JOIN THE BRITISH ARMY
* Travel the world and get a uniform
* Be bullied and watch your friends commit suicide in training
(4 soldiers at the notorious UK Deepcut barracks committed suicide. There will be no criminal inquiry into how one solidier managed to commit suicide by shooting himself in the head - TWICE).
* Go through bizarre bonding rituals including grappling naked with your colleagues in mud and shaving foam.
* Get given broken or patched up equipment
* Don't get given a sattelite phone (even when they are available) and then die in an Iraqi ambush.
* Kick the shit out of unarmed foreign teenagers
* Humiliate your enemy in jail and learn new photographic composition techniques from your American cousins
* Never see either of those royal cunts William and Harry that are alledgedly comrades in arms
* Fight illegal wars
* Er, did we mention the travel the world bit and the uniform?

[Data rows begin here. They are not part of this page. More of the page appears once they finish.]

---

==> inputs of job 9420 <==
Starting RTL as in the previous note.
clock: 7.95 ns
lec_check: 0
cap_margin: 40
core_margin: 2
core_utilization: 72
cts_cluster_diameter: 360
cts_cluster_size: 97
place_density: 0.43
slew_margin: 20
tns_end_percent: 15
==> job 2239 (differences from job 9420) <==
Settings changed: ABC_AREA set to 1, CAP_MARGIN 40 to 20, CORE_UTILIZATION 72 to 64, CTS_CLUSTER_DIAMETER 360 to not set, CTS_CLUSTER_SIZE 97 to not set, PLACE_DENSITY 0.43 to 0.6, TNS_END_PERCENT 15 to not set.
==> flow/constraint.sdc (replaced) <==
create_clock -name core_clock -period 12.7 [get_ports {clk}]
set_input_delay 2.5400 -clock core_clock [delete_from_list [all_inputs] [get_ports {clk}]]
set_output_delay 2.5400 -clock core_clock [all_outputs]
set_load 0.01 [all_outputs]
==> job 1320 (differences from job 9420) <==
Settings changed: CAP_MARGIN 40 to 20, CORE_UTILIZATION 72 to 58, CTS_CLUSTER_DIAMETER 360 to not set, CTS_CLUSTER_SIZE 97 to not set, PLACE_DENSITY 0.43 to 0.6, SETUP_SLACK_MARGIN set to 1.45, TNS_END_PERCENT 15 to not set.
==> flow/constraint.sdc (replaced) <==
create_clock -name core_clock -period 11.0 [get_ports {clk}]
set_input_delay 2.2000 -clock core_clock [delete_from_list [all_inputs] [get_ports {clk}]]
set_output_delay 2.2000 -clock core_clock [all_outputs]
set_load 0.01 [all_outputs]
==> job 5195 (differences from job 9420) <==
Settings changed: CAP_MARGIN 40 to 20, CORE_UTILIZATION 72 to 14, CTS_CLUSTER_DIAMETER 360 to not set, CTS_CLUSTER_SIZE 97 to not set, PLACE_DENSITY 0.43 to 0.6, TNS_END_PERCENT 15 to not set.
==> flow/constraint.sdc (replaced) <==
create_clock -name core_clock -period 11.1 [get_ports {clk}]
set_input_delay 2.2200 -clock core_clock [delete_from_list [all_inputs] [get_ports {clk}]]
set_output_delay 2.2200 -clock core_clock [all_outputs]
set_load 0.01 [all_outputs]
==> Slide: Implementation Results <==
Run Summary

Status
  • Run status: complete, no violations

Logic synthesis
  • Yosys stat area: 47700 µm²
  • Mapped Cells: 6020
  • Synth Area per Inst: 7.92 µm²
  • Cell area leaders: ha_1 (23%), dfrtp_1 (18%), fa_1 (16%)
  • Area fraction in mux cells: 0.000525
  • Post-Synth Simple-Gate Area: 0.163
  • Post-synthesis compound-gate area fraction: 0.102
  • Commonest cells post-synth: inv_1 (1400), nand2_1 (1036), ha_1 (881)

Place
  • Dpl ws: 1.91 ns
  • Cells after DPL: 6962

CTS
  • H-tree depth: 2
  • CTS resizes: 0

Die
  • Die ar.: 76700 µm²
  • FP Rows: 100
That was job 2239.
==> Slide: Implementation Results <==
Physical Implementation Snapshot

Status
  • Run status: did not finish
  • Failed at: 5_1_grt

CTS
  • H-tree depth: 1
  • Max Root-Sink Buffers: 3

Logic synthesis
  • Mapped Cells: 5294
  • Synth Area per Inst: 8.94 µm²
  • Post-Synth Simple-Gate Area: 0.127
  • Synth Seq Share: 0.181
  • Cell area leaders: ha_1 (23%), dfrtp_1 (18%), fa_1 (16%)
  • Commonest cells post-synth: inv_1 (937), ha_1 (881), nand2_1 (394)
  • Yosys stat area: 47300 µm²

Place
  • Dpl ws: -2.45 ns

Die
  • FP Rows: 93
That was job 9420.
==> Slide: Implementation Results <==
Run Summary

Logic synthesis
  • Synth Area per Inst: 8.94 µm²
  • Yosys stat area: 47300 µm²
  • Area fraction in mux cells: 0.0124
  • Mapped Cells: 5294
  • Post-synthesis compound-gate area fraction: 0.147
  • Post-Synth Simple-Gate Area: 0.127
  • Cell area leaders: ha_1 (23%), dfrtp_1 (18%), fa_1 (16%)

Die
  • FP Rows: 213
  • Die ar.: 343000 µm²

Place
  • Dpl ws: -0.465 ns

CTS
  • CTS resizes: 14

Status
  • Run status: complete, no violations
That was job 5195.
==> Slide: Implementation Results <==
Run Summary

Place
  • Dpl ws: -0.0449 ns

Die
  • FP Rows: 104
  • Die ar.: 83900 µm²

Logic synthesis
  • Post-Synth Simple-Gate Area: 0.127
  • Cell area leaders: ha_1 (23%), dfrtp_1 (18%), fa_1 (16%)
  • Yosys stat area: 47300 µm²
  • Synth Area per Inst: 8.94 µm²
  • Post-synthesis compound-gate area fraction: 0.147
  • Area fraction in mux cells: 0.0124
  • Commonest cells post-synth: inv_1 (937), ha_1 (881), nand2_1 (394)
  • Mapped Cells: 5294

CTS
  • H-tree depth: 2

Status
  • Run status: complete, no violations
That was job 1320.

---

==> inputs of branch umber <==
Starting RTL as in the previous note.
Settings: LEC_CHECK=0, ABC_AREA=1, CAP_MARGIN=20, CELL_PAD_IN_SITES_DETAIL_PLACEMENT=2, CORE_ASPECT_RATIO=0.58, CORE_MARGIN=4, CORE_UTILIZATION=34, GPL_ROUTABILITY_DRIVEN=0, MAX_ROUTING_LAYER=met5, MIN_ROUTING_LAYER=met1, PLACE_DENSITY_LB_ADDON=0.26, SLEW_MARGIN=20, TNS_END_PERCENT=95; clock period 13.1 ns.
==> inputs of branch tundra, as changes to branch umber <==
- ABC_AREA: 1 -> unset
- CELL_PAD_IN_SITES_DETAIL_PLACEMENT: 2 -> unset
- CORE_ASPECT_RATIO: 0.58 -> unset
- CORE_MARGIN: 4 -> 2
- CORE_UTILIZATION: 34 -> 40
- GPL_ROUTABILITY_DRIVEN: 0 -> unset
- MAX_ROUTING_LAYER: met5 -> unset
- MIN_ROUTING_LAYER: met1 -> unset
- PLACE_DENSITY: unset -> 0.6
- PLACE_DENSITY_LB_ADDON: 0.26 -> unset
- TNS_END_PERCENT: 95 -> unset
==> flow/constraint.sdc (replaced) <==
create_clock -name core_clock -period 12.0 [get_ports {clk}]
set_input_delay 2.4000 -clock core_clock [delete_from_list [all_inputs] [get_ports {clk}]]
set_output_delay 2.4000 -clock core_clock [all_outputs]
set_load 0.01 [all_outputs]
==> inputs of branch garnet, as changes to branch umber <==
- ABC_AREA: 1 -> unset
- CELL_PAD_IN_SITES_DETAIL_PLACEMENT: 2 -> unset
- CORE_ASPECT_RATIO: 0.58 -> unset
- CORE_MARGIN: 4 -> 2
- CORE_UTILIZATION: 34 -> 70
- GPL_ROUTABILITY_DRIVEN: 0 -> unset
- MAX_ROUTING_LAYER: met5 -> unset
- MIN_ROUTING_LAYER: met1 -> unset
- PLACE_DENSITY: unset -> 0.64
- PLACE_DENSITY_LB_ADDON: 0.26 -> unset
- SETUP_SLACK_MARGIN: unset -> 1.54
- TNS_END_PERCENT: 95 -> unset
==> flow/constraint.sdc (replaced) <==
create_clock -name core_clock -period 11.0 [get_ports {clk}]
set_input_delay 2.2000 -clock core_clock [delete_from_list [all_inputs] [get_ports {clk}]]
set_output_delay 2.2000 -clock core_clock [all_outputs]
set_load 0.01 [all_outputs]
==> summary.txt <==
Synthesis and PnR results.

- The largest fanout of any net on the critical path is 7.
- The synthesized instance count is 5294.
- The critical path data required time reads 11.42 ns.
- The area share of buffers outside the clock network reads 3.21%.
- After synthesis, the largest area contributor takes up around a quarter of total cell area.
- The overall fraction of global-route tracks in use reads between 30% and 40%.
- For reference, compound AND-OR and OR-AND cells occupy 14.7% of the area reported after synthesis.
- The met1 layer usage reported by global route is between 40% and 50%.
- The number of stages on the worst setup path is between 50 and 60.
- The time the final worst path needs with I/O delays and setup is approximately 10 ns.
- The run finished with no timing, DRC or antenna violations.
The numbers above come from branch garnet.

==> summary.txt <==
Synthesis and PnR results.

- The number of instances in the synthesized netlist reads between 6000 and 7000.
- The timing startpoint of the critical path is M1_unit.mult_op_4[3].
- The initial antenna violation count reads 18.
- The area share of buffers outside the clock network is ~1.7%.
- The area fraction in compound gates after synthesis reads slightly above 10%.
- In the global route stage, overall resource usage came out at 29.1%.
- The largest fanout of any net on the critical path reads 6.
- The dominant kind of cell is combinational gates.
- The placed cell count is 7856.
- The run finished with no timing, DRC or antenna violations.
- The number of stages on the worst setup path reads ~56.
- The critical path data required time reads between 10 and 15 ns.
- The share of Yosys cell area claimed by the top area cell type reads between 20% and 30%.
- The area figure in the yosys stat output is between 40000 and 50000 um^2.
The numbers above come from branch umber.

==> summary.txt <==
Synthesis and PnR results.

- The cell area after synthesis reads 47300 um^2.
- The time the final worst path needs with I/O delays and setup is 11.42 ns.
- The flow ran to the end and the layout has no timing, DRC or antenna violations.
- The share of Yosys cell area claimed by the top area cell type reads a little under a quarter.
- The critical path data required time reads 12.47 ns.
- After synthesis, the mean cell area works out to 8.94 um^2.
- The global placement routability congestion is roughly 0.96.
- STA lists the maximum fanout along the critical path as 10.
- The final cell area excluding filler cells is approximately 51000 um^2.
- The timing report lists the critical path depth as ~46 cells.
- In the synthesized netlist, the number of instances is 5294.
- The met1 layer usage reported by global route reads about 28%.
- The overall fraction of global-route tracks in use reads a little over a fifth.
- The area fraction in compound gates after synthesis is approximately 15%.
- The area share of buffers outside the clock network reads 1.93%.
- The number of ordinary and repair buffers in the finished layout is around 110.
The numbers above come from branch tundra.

Then we're done.
3 Comments:
like the fact that they have given the chinless wonder a pink tabbard to wear, hope they let him keep it to wear on the front line!
like they will ever fucking be there! i still remember andrew in the falklands, do you really believe the royal family would let him be so close to the blood and guts of front line action?
not me!
I see that you are an enthusiast of the "undeclared" war declared by my dear "president", Alfred E. Newman-Bush.
I was a participant in our last undeclared war, a Communist country we didn't save from Communism called Vietnam. I thank God I didn't have to torture, maim, kill, or generally have fun with the "enemy".
Our Army too is in dire straights, both equipment and body-wise. We have used up all the civilian clerks, so we need to re-body before we can attack Iran. Corporate profits must go on, you know.
And the see the world bit? They never send you anyplace good, like Tahiti or the nude beaches in the south of France.
Yeah...they keep on kidding us there's someone out there to fight year after year...on all sides. Welcome Admiral!